Among the oligosaccharides, the strongest binding of GYL-R was found when interacting with the branched tetrasaccharide Galα1-4(Fucα1-2)Galβ1-4GlcNAcβ. Selective high affinity binding to this glycan over other α-Gal terminal oligosaccharides was also achieved by the presence of a fucose residue at the non-reducing end. The same high binding affinity is observed in the presence of substituents in neighboring sugars, such as NAc (N-acetyl). For example, binding to Galα1-4Galβ is 6 times weaker than to Galα1-4GalNAcα and GYL-R binds to Galα1-4Galβ1-4Glcβ (Gb3) 20 times weaker than with trisaccharide Galα1-4Galβ1-4GlcNAcβ and 50 times weaker than with l-Rha. Thus, the glycoarray data confirm that GYL-R binds not only l-Rha, but also Galα1-4 terminated glycans, which is characteristic of RBL family of lectins.

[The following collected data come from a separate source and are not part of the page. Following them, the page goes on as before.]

===== src/rtl/sram_slot_scheduler_if.sv =====
// Signal bundle between the SRAM slot scheduler, its video/host clients and the SRAM pins.
// The slave modport is the scheduler's view; the master modport is the surrounding system.
interface sram_slot_scheduler_if #(
   parameter int ADDR_WIDTH = 18,
   parameter int DATA_WIDTH = 16
);
   logic [2:0]            pixelClockPhase;
   logic                  videoReadReq;
   logic [ADDR_WIDTH-1:0] videoReadAddr;
   logic [DATA_WIDTH-1:0] videoReadData;
   logic                  videoReadValid;
   logic                  hostReq;
   logic                  hostWe;
   logic [ADDR_WIDTH-1:0] hostAddr;
   logic [DATA_WIDTH-1:0] hostWData;
   logic [DATA_WIDTH-1:0] hostRData;
   logic                  hostAck;
   logic [ADDR_WIDTH-1:0] sramAddr;
   logic [DATA_WIDTH-1:0] sramDataOut;
   logic                  sramDataOe;
   logic [DATA_WIDTH-1:0] sramDataIn;
   logic                  sramCe_n;
   logic                  sramOe_n;
   logic                  sramWe_n;
   logic                  phaseError;

   modport slave (
      input  pixelClockPhase, videoReadReq, videoReadAddr,
      input  hostReq, hostWe, hostAddr, hostWData, sramDataIn,
      output videoReadData, videoReadValid, hostRData, hostAck,
      output sramAddr, sramDataOut, sramDataOe, sramCe_n, sramOe_n, sramWe_n,
      output phaseError
   );

   modport master (
      output pixelClockPhase, videoReadReq, videoReadAddr,
      output hostReq, hostWe, hostAddr, hostWData, sramDataIn,
      input  videoReadData, videoReadValid, hostRData, hostAck,
      input  sramAddr, sramDataOut, sramDataOe, sramCe_n, sramOe_n, sramWe_n,
      input  phaseError
   );
endinterface


===== src/rtl/sram_slot_scheduler.sv =====
// Time-slot SRAM scheduler: each 6-phase pixel period carries a fixed video read window
// (phases 0-2) and a host read/write window (phases 3-5), with turnaround cycles between
// them. A break in the phase sequence aborts the current access and latches phaseError.
module sram_slot_scheduler #(
   parameter int ADDR_WIDTH = 18,
   parameter int DATA_WIDTH = 16
) (
   input logic                  pixelClockX6,
   input logic                  nReset,
   sram_slot_scheduler_if.slave bus
);

   typedef enum logic [2:0] {
      IDLE,
      VID_RD,
      HOST_RD,
      HOST_WR_ASSERT,
      HOST_WR_HOLD
   } state_t;

   state_t                state_q, state_d;
   logic [ADDR_WIDTH-1:0] sram_addr_q, sram_addr_d;
   logic [DATA_WIDTH-1:0] sram_dout_q, sram_dout_d;
   logic                  sram_doe_q, sram_doe_d;
   logic                  sram_ce_n_q, sram_ce_n_d;
   logic                  sram_oe_n_q, sram_oe_n_d;
   logic                  sram_we_n_q, sram_we_n_d;
   logic [DATA_WIDTH-1:0] video_data_q, video_data_d;
   logic                  video_valid_q, video_valid_d;
   logic [DATA_WIDTH-1:0] host_rdata_q, host_rdata_d;
   logic                  host_ack_q, host_ack_d;
   logic                  phase_error_q, phase_error_d;
   logic [2:0]            prev_phase_q, prev_phase_d;
   logic                  ref_valid_q, ref_valid_d;

   logic [2:0] phase;
   logic [2:0] expected_phase;
   logic       phase_fault;

   assign phase          = bus.pixelClockPhase;
   assign expected_phase = (prev_phase_q == 3'd5) ? 3'd0 : prev_phase_q + 3'd1;
   // The first edge after reset only establishes the reference phase.
   assign phase_fault    = ref_valid_q && ((phase > 3'd5) || (phase != expected_phase));

   // Next-state and next-output logic for the slot FSM and the phase checker.
   always_comb begin
      state_d       = state_q;
      sram_addr_d   = sram_addr_q;
      sram_dout_d   = sram_dout_q;
      sram_doe_d    = sram_doe_q;
      sram_ce_n_d   = sram_ce_n_q;
      sram_oe_n_d   = sram_oe_n_q;
      sram_we_n_d   = sram_we_n_q;
      video_data_d  = video_data_q;
      video_valid_d = 1'b0;
      host_rdata_d  = host_rdata_q;
      host_ack_d    = 1'b0;
      phase_error_d = phase_error_q;
      prev_phase_d  = phase;
      ref_valid_d   = 1'b1;

      if (phase_fault) begin
         // Release the bus on the faulting edge; a pending host request simply
         // stays high and is picked up again at the next good phase-3 edge.
         phase_error_d = 1'b1;
         state_d       = IDLE;
         sram_ce_n_d   = 1'b1;
         sram_oe_n_d   = 1'b1;
         sram_we_n_d   = 1'b1;
         sram_doe_d    = 1'b0;
      end else begin
         case (state_q)
            IDLE: begin
               if (phase == 3'd0 && bus.videoReadReq) begin
                  state_d     = VID_RD;
                  sram_addr_d = bus.videoReadAddr;
                  sram_ce_n_d = 1'b0;
                  sram_oe_n_d = 1'b0;
               end else if (phase == 3'd3 && bus.hostReq) begin
                  sram_addr_d = bus.hostAddr;
                  sram_ce_n_d = 1'b0;
                  if (bus.hostWe) begin
                     state_d     = HOST_WR_ASSERT;
                     sram_dout_d = bus.hostWData;
                     sram_doe_d  = 1'b1;
                     sram_we_n_d = 1'b0;
                  end else begin
                     state_d     = HOST_RD;
                     sram_oe_n_d = 1'b0;
                  end
               end
            end
            VID_RD: begin
               if (phase == 3'd2) begin
                  state_d       = IDLE;
                  video_data_d  = bus.sramDataIn;
                  video_valid_d = 1'b1;
                  sram_ce_n_d   = 1'b1;
                  sram_oe_n_d   = 1'b1;
               end
            end
            HOST_WR_ASSERT: begin
               // Write edge on WE rising; address and data stay for one hold cycle.
               if (phase == 3'd4) begin
                  state_d     = HOST_WR_HOLD;
                  sram_we_n_d = 1'b1;
               end
            end
            HOST_RD, HOST_WR_HOLD: begin
               if (phase == 3'd5) begin
                  state_d     = IDLE;
                  sram_ce_n_d = 1'b1;
                  sram_oe_n_d = 1'b1;
                  sram_we_n_d = 1'b1;
                  sram_doe_d  = 1'b0;
                  host_ack_d  = 1'b1;
                  if (state_q == HOST_RD) begin
                     host_rdata_d = bus.sramDataIn;
                  end
               end
            end
            default: begin
               state_d     = IDLE;
               sram_ce_n_d = 1'b1;
               sram_oe_n_d = 1'b1;
               sram_we_n_d = 1'b1;
               sram_doe_d  = 1'b0;
            end
         endcase
      end
   end

   // State and registered outputs; reset releases the SRAM bus immediately.
   always_ff @(posedge pixelClockX6 or negedge nReset) begin
      if (!nReset) begin
         state_q       <= IDLE;
         sram_addr_q   <= '0;
         sram_dout_q   <= '0;
         sram_doe_q    <= 1'b0;
         sram_ce_n_q   <= 1'b1;
         sram_oe_n_q   <= 1'b1;
         sram_we_n_q   <= 1'b1;
         video_data_q  <= '0;
         video_valid_q <= 1'b0;
         host_rdata_q  <= '0;
         host_ack_q    <= 1'b0;
         phase_error_q <= 1'b0;
         prev_phase_q  <= 3'd0;
         ref_valid_q   <= 1'b0;
      end else begin
         state_q       <= state_d;
         sram_addr_q   <= sram_addr_d;
         sram_dout_q   <= sram_dout_d;
         sram_doe_q    <= sram_doe_d;
         sram_ce_n_q   <= sram_ce_n_d;
         sram_oe_n_q   <= sram_oe_n_d;
         sram_we_n_q   <= sram_we_n_d;
         video_data_q  <= video_data_d;
         video_valid_q <= video_valid_d;
         host_rdata_q  <= host_rdata_d;
         host_ack_q    <= host_ack_d;
         phase_error_q <= phase_error_d;
         prev_phase_q  <= prev_phase_d;
         ref_valid_q   <= ref_valid_d;
      end
   end

   assign bus.sramAddr       = sram_addr_q;
   assign bus.sramDataOut    = sram_dout_q;
   assign bus.sramDataOe     = sram_doe_q;
   assign bus.sramCe_n       = sram_ce_n_q;
   assign bus.sramOe_n       = sram_oe_n_q;
   assign bus.sramWe_n       = sram_we_n_q;
   assign bus.videoReadData  = video_data_q;
   assign bus.videoReadValid = video_valid_q;
   assign bus.hostRData      = host_rdata_q;
   assign bus.hostAck        = host_ack_q;
   assign bus.phaseError     = phase_error_q;

endmodule


===== src/flat_wrapper.sv =====
// flat-port wrapper written by rule: the top's interface ports become plain ports
module sram_slot_scheduler_flat 
#(
   parameter int ADDR_WIDTH = 18,
   parameter int DATA_WIDTH = 16
)
  (pixelClockX6, nReset, bus_pixelClockPhase, bus_videoReadReq, bus_videoReadAddr, bus_hostReq, bus_hostWe, bus_hostAddr, bus_hostWData, bus_sramDataIn, bus_videoReadData, bus_videoReadValid, bus_hostRData, bus_hostAck, bus_sramAddr, bus_sramDataOut, bus_sramDataOe, bus_sramCe_n, bus_sramOe_n, bus_sramWe_n, bus_phaseError);
  sram_slot_scheduler_if #(.ADDR_WIDTH(ADDR_WIDTH), .DATA_WIDTH(DATA_WIDTH)) bus_i ();
  input logic pixelClockX6;
  input logic nReset;
  input wire logic [$bits(bus_i.pixelClockPhase)-1:0] bus_pixelClockPhase;
  input wire logic [$bits(bus_i.videoReadReq)-1:0] bus_videoReadReq;
  input wire logic [$bits(bus_i.videoReadAddr)-1:0] bus_videoReadAddr;
  input wire logic [$bits(bus_i.hostReq)-1:0] bus_hostReq;
  input wire logic [$bits(bus_i.hostWe)-1:0] bus_hostWe;
  input wire logic [$bits(bus_i.hostAddr)-1:0] bus_hostAddr;
  input wire logic [$bits(bus_i.hostWData)-1:0] bus_hostWData;
  input wire logic [$bits(bus_i.sramDataIn)-1:0] bus_sramDataIn;
  output wire logic [$bits(bus_i.videoReadData)-1:0] bus_videoReadData;
  output wire logic [$bits(bus_i.videoReadValid)-1:0] bus_videoReadValid;
  output wire logic [$bits(bus_i.hostRData)-1:0] bus_hostRData;
  output wire logic [$bits(bus_i.hostAck)-1:0] bus_hostAck;
  output wire logic [$bits(bus_i.sramAddr)-1:0] bus_sramAddr;
  output wire logic [$bits(bus_i.sramDataOut)-1:0] bus_sramDataOut;
  output wire logic [$bits(bus_i.sramDataOe)-1:0] bus_sramDataOe;
  output wire logic [$bits(bus_i.sramCe_n)-1:0] bus_sramCe_n;
  output wire logic [$bits(bus_i.sramOe_n)-1:0] bus_sramOe_n;
  output wire logic [$bits(bus_i.sramWe_n)-1:0] bus_sramWe_n;
  output wire logic [$bits(bus_i.phaseError)-1:0] bus_phaseError;
  assign bus_i.pixelClockPhase = bus_pixelClockPhase;
  assign bus_i.videoReadReq = bus_videoReadReq;
  assign bus_i.videoReadAddr = bus_videoReadAddr;
  assign bus_i.hostReq = bus_hostReq;
  assign bus_i.hostWe = bus_hostWe;
  assign bus_i.hostAddr = bus_hostAddr;
  assign bus_i.hostWData = bus_hostWData;
  assign bus_i.sramDataIn = bus_sramDataIn;
  assign bus_videoReadData = bus_i.videoReadData;
  assign bus_videoReadValid = bus_i.videoReadValid;
  assign bus_hostRData = bus_i.hostRData;
  assign bus_hostAck = bus_i.hostAck;
  assign bus_sramAddr = bus_i.sramAddr;
  assign bus_sramDataOut = bus_i.sramDataOut;
  assign bus_sramDataOe = bus_i.sramDataOe;
  assign bus_sramCe_n = bus_i.sramCe_n;
  assign bus_sramOe_n = bus_i.sramOe_n;
  assign bus_sramWe_n = bus_i.sramWe_n;
  assign bus_phaseError = bus_i.phaseError;
  sram_slot_scheduler #(.ADDR_WIDTH(ADDR_WIDTH), .DATA_WIDTH(DATA_WIDTH)) u_core (.pixelClockX6(pixelClockX6), .nReset(nReset), .bus(bus_i));
endmodule

===== config.mk =====
export PLATFORM = sky130hd
export DESIGN_NAME = sram_slot_scheduler_flat
export DESIGN_NICKNAME = d
export VERILOG_FILES = /design/src/rtl/sram_slot_scheduler_if.sv /design/src/rtl/sram_slot_scheduler.sv /design/src/flat_wrapper.sv
export SDC_FILE = /design/constraint.sdc
export NUM_CORES = 1
export LEC_CHECK = 0
export ABC_AREA = 1
export CAP_MARGIN = 20
export CORE_MARGIN = 5
export CORE_UTILIZATION = 35
export DETAILED_ROUTE_END_ITERATION = 8
export PLACE_DENSITY = 0.68
export SLEW_MARGIN = 20
export SYNTH_ARGS = -nofsm -noshare
export SYNTH_HDL_FRONTEND = slang
export SYNTH_SLANG_ARGS = --single-unit

===== constraint.sdc =====
create_clock -name pixelClockX6 -period 4 [get_ports pixelClockX6]
set_input_delay 0.4 -clock pixelClockX6 [delete_from_list [all_inputs] [get_ports pixelClockX6]]
set_output_delay 0.4 -clock pixelClockX6 [all_outputs]
set_load 0.005 [all_outputs]

# [Word-level counts from Yosys, hierarchy flattened]
# Cells that the tools add are included.
# Widths: inputs -> output; s select.
[classes] addsub=1 n_mul=0 n_div=0 n_lt_le_gt_ge=1 n_eq_ne=21 shift=0 muxes=40 bitwise=2 n_reduce_logical=18
[ops] operator="$mux 18" count=2
[ops] operator="$mux 1" count=26
[ops] operator="$mux 3" count=7
[ops] operator="$reduce_and 5->1" count=3
[ops] operator="$eq 3x2->1 const B" count=4
[ops] operator="$eq 3x3->1 const B" count=4
[ops] operator="$ne 3x1->1 const B" count=4
[ops] operator="$pmux 1 s4" count=3
[ops] operator="$pmux 3 s4" count=1
[ops] operator="$reduce_and 4->1" count=3
[ops] operator="$logic_not 3->1" count=2
[ops] operator="$ne 2x1->1 const B" count=3
[ops] operator="$ne 3x2->1 const B" count=2
[ops] operator="$reduce_and 3->1" count=2
[ops] operator="$reduce_and 6->1" count=1
[ops] operator="$ne 4x1->1 const B" count=1
[ops] operator="$ne 4x2->1 const B" count=1
[ops] operator="$reduce_or 2->1" count=2
[ops] operator="$add 3x1->3 const B" count=1
[ops] operator="$eq 3x1->1 const B" count=1
[ops] operator="$gt 3x3->1 const B" count=1
[ops] operator="$logic_and 1x1->1" count=3
[ops] operator="$ne 3x3->1" count=1
[ops] operator="$pmux 1 s3" count=1
[ops] operator="other kinds (3)" count=4
[totals] register_bits=80 latchBits=0 ram_bits=0 romBits=0 wordCells=97 mem_count=0

# [Longest topological paths before layout]
[logic_depth] word_depth=7 mapped_depth=12

# [Worst setup path before layout]
# Ideal clock, no wire load.
[synth_path] kind="input-to-reg" startpoint="input port bus_pixelClockPhase[1]" endpoint="register u_core.sram_dout_q[10], in the netlist u_core.bus.sramDataOut[10]" t_arrival_ns=1.536 t_required_ns=3.884 path_slack_ns=2.347 path_stages=11 n_path_buf=1 path_cell_list="inv_1 -> nand2_1 -> nand3_1 -> nand3_2 -> o21bai_4 -> nand2_4 -> nor2_8 -> inv_2 -> buf_6 -> nand2_1 -> nand2_1"
[synth_via] elab_chain_cells=5 word_cells_on_any_way=11
[synth_rtl] element="start, declared" line="flat_wrapper.sv:11" rtl="input wire logic [$bits(bus_i.pixelClockPhase)-1:0] bus_pixelClockPhase;"
[synth_rtl] element="$gt 3x3->1 / $ne 3x3->1 (equally long branches)" line="sram_slot_scheduler.sv:43" rtl="assign phase_fault = ref_valid_q && ((phase > 3'd5) || (phase != expected_phase));"
[synth_rtl] element="$logic_or 1x1->1" line="sram_slot_scheduler.sv:43"
[synth_rtl] element="$logic_and 1x1->1" line="sram_slot_scheduler.sv:43"
[synth_rtl] element="$not 1->1 (no line)"
[synth_rtl] element="$reduce_and 5->1 (no line) (*)"
[synth_rtl] element="end signal, assigned" line="sram_slot_scheduler.sv:153" rtl="sram_dout_q <= sram_dout_d;"
[synth_rtl] element="end, declared" line="sram_slot_scheduler.sv:23" rtl="logic [DATA_WIDTH-1:0] sram_dout_q, sram_dout_d;"
# Mark *: on every way between the ends. The rest lies on a longest branch, timed or not.
# A chain may end at the register's enable or synchronous reset.

# [Worst setup path after layout]
[layout_path] startpoint="input port bus_pixelClockPhase[0]" endpoint="register u_core.sram_addr_q[12], in the netlist u_core.bus.sramAddr[12]"
[layout_via] elab_chain_cells=5 word_cells_on_any_way=12
[layout_rtl] element="$gt 3x3->1 / $ne 3x3->1 (equally long branches)" line="sram_slot_scheduler.sv:43"
[layout_rtl] element="$logic_or 1x1->1" line="sram_slot_scheduler.sv:43"
[layout_rtl] element="$logic_and 1x1->1" line="sram_slot_scheduler.sv:43"
[layout_rtl] element="$not 1->1 (no line)"
[layout_rtl] element="$reduce_and 3->1 (no line)"
[layout_rtl] element="end signal, assigned" line="sram_slot_scheduler.sv:152" rtl="sram_addr_q <= sram_addr_d;"
[layout_rtl] element="end, declared" line="sram_slot_scheduler.sv:22" rtl="logic [ADDR_WIDTH-1:0] sram_addr_q, sram_addr_d;"
# Several ways; a longest one is shown, not always the timed one.

==> results.env <==
STATUS='finished clean'
FINAL_ANTENNA_NET_COUNT=0
WORST_CLOCK_SKEW_NS=0.009542
FLOORPLAN_CORE_AREA_SQ_MM=0.009729
DR.PASS1.ITERS=4
RR_ENDPOINT='u_core.bus.sramDataOut[5]'
GRTUSAGETOTAL=0.1642
DETAIL_ROUTE.WL_PER_CELL_MICRONS=14.35
START_UTIL=0.3571
CPPEAKSTAGEDELAY_NS=0.70
PATH_CELLS='clkdlybuf4s50_1 -> nor2_1 -> nand3_1 -> inv_1 -> nor2_1 -> buf_4 -> nor2_8 -> o211ai_1 -> nand2_1'
CRITICAL_PATH.MAX_FANOUT=21
ROUTE.DETAILED.DRC=0
TIGHTESTPINTRANSITION_NS=0.7186
MAX_CAP_VIOL_COUNT=0
DIEAREA_SQ_MM=0.01202
SLOWEST_STAGE='inv_1'
DRT-TOTAL-WL_MICRONS=9628
CLK_LATENCY_NS=0.34
SYNTH.FF_LATCH_COUNT=80
REQUIRED_NS=4.29
CTS_ROOT_BUF='clkbuf_8'
HP-CLASS='in -> async'
DIEWIDTH_MICRONS=109.6
STDCELL_COUNT=671
SYNTH-ASYNC-RESET-RATIO=1.000
HPWL_MICRONS=7034
PATH_CLK_SLEW_NS=0.08
TNS_NS=0
NETLIST-CELL-TYPE-COUNT=24
FF2FF_PATH_DEPTH=10
SYNTH.AVG_CELL_AREA_SQ_UM=8.932
GRT_SETUP_UNREPAIRED='no'
CTS_BUFFERS=9
HTREE_NUM_LEVELS=3
PLACEMENT.IO_BUFFERS=148
YS_SEQ_AREA_FRAC=0.5772
YS_TOP_CELLS_BY_AREA='dfrtp_1, nand2_1, o21ai_0'
LAYOUT_WORST_PATH_CYCLE_SHARE=0.7033
DESIGN.PORTCOUNT=149
SYNTH_FF_TYPE='dfrtp_1'
DRT-INITIAL-DRC-COUNT=154
GRT_PASS1_WL_MICRONS=15350
MAX-CLOCK-PATH-BUFFERS=2
SLEW_HEADROOM=0.5209
SYNTH_EDF_COUNT=0
VIASPERCELL=4.601
FINAL_HOLD_VIOL_COUNT=0
TIMING.FINAL.SETUP_VIOLATIONS=0
FLOORPLAN.ROWS=36
GRT.OVERFLOW.TOTAL=0
TIMING.SETUP.CRITICAL_PATH_CLASS='in -> reg'
MAPPEDNETLISTAREA_SQ_MM=0.003475
YOSYSWARNINGS=0
TRITONCTS='yes'
POST-SYNTH-TOP-AREA-CELL='dfrtp_1'
FINAL_MAX_SLEW_VIOL_COUNT=0
POSTSYNTHNETCOUNT=465
GLOBALPLACE.CONGESTION=0.8337
GRT_START_MAX_NET_PINS=81
POST_ROUTE_CELLS_DRIVE_ABOVE_1_SHARE=0.08736
CP.ARRIVAL_NS=3.10
SYNTH_TOP_AREA_FRAC=0.5546
NUM_CLOCK_SINKS=80
P_LEAK_nW=2.486
PLACE_INST=656
ANTENNA_CELLS_INSERTED=0
VIA_COUNT_OF_THE_ROUTED_DESIGN=3087
FF2FF_SETUP_SLACK_NS=1.87
WORST_R2R_STARTPOINT='u_core.prev_phase_q[0]'
POST_CTS_BUFFERS=0
ACHIEVABLE-FREQUENCY_MHz=355.4
SYNTHCELLS=389
POST_CTS.RESIZED_INSTANCES=0
STARTPOINT_KIND_OF_THE_WORST_SETUP_TIMING_PATH='input port'
WORST_IR_DROP_VDD_mV=0.2536
MOST-COMMON-LAYOUT-CELLS='clkdlybuf4s50_1, nand2_1, dfrtp_1, o21ai_0, inv_1'
LAYOUT_COMMONEST_CELL='clkdlybuf4s50_1'
P_PER_AREA_mW_PER_MM2=574.9
AREA_GROWTH_SYN_TO_LAYOUT_PCT=51.64
FIN_NETS=610
FINAL.MIN_CLOCK_PERIOD_NS=2.813
DIE_HEIGHT_MICRONS=109.6
FIRST_GLOBAL_VIAS=3136
CP-END-KIND='flop'
CTS.HOLD.BUFFERS_ADDED=0
ANTENNA_FOUND_INITIAL=0
CP_COMMON_CELL='nor2_1'
[routing by layer]
| metal | part of all wire | GRT usage | vias up | routed length (microns) |
|---|---|---|---|---|
| met5 | 0 | 0 | - | 0 |
| met4 | 0.011 | 0.04363 | 0 | 104 |
| met3 | 0.098 | 0.06929 | 9 | 941 |
| met2 | 0.48 | 0.2716 | 116 | 4632 |
| met1 | 0.41 | 0.1969 | 1429 | 3950 |
| li1 | - | - | 1533 | - |
[area by class of cell]
type / count / area [sq um]
tap: 133 / 166.4
clock buffer: 9 / 123.9
multi-input combinational: 256 / 1247
inverter: 36 / 135.1
sequential: 80 / 2006
fill: 914 / 4461
clock inverter: 6 / 85.08
timing repair buffer: 151 / 1505
[power by group]
part           total, mW  switching (mW)  internal (mW)  leakage, nW
combinational       1.13           0.469          0.664         1.36
sequential          1.26           0.161           1.10         1.03
clock              0.638           0.292          0.346        0.101
[kinds of logic (layout without fill, tap and decap cells)]
group           after synthesis  in the layout  synth area share
simple gates                181            181            0.2326
other cells                   1              1          0.001079
buf+inv                      53            202           0.06374
flops                        80             80            0.5772
xor+xnor                      1              1          0.002521
compound gates               73             73            0.1228
[cell usage after synthesis (all sizes together) (3+ instances only)]
| library cell | n |
|---|---|
| buf | 6 |
| nor3 | 4 |
| nand3 | 15 |
| or2 | 19 |
| dfstp | 3 |
| nor2 | 11 |
| inv | 36 |
| nand2 | 127 |
| o211ai | 19 |
| nand4 | 4 |
| clkbuf | 11 |
| o21ai | 51 |
| dfrtp | 77 |
[state kept, by name, indices dropped and copies added (netlist names)]
| register | flops |
|---|---|
| u_core.bus.videoReadData | 16 |
| u_core.bus.sramOe_n | 1 |
| u_core.bus.sramCe_n | 1 |
| u_core.bus.sramWe_n | 1 |
| u_core.bus.sramDataOut | 16 |
| u_core.bus.phaseError | 1 |
| u_core.bus.sramAddr | 18 |
| u_core.prev_phase_q | 3 |
| u_core.ref_valid_q | 1 |
| u_core.bus.videoReadValid | 1 |
| u_core.bus.sramDataOe | 1 |
| u_core.bus.hostAck | 1 |
| u_core.state_q | 3 |
| u_core.bus.hostRData | 16 |
[worst max-delay path: cells and delay by family]
| kind | cells | cell delay (ns) |
|---|---|---|
| buffers and inverters | 3 | 1.45 |
| AND/OR/NAND/NOR | 5 | 1.07 |
| AO/OA/AOI/OAI | 1 | 0.15 |
[worst max-delay path by stage]
stage,start,endpoint,cells past startpoint
after floorplan,bus_pixelClockPhase[1],u_core.bus.sramDataOut[10],11
after global placement,bus_pixelClockPhase[0],u_core.bus.sramAddr[1],9
after detailed placement,bus_pixelClockPhase[0],u_core.bus.sramAddr[6],9
after CTS,bus_pixelClockPhase[0],u_core.bus.sramAddr[12],9
after global routing,bus_pixelClockPhase[0],u_core.bus.sramAddr[10],9
final,bus_pixelClockPhase[0],u_core.bus.sramAddr[12],9
[through the flow]
| step | power [mW] | hold WS [ns] | util | setup slack (ns) | cell area [sq um] |
|---|---|---|---|---|---|
| 2_1_floorplan | 1.654 | 0.1044 | - | 2.347 | 3475 |
| 3_3_place_gp | 2.392 | 0.4529 | 0.5197 | 0.9695 | 5056 |
| 3_5_place_dp | 2.420 | 0.4597 | 0.5197 | 0.8399 | 5056 |
| 4_1_cts | 3.077 | 0.2519 | 0.5412 | 1.189 | 5265 |
| 5_1_grt | 3.256 | 0.1193 | 0.5415 | 0.9472 | 5269 |
| 6_report | 3.029 | 0.07725 | 0.5415 | 1.187 | 5269 |
Power figures use the tool's default switching activity.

2.3. Physico Chemical Characterization of Lectin

2.3.1. The Thermal and pH Stability of GYL-R

The GYL-R solution retained its initial activity up to 70 °C and kept its HA up to 105 °C; however, the activity was completely lost at 110 °C (Figure 3a). Most marine invertebrate lectins are inactivated at lower temperatures. Even two lectins earlier isolated from the same hemolymph of the G. yessoensis were maximally active in the range of low temperatures from 4 to 20 °C, which corresponds to the temperature range of the mollusk habitat and is characteristic of most known invertebrate lectins [24,25]. Preservation of hemagglutinating activity at such high temperatures for proteins is characteristic of rhamnose-specific lectins. Thus, PPL, a rhamnose-specific lectin from the oyster P. penguin, completely retained its hemagglutinating activity after heat treatment at 60 °C and lost half of its activity after heating at 70 °C. Complete inactivation of PPL required heating at 100 °C for 40 min [23]. Similarly, complete inactivation of the rhamnose-specific lectin DlRBL from the plasma of the sea bass Dicentrarchus labrax was achieved by incubating the sample for 30 min at 100 °C [14]. These properties are most likely due to the peculiarities of the amino acid composition of RBLs, namely, the presence of eight conserved cysteines that form four disulfide bonds that stabilize the tertiary structure of the protein and prevent its unfolding upon heating. This assumption was confirmed when the GYL-R solution was heated in the presence of β-mercaptoethanol: the temperature of inactivation of hemagglutination activity decreased significantly and amounted to 60 °C.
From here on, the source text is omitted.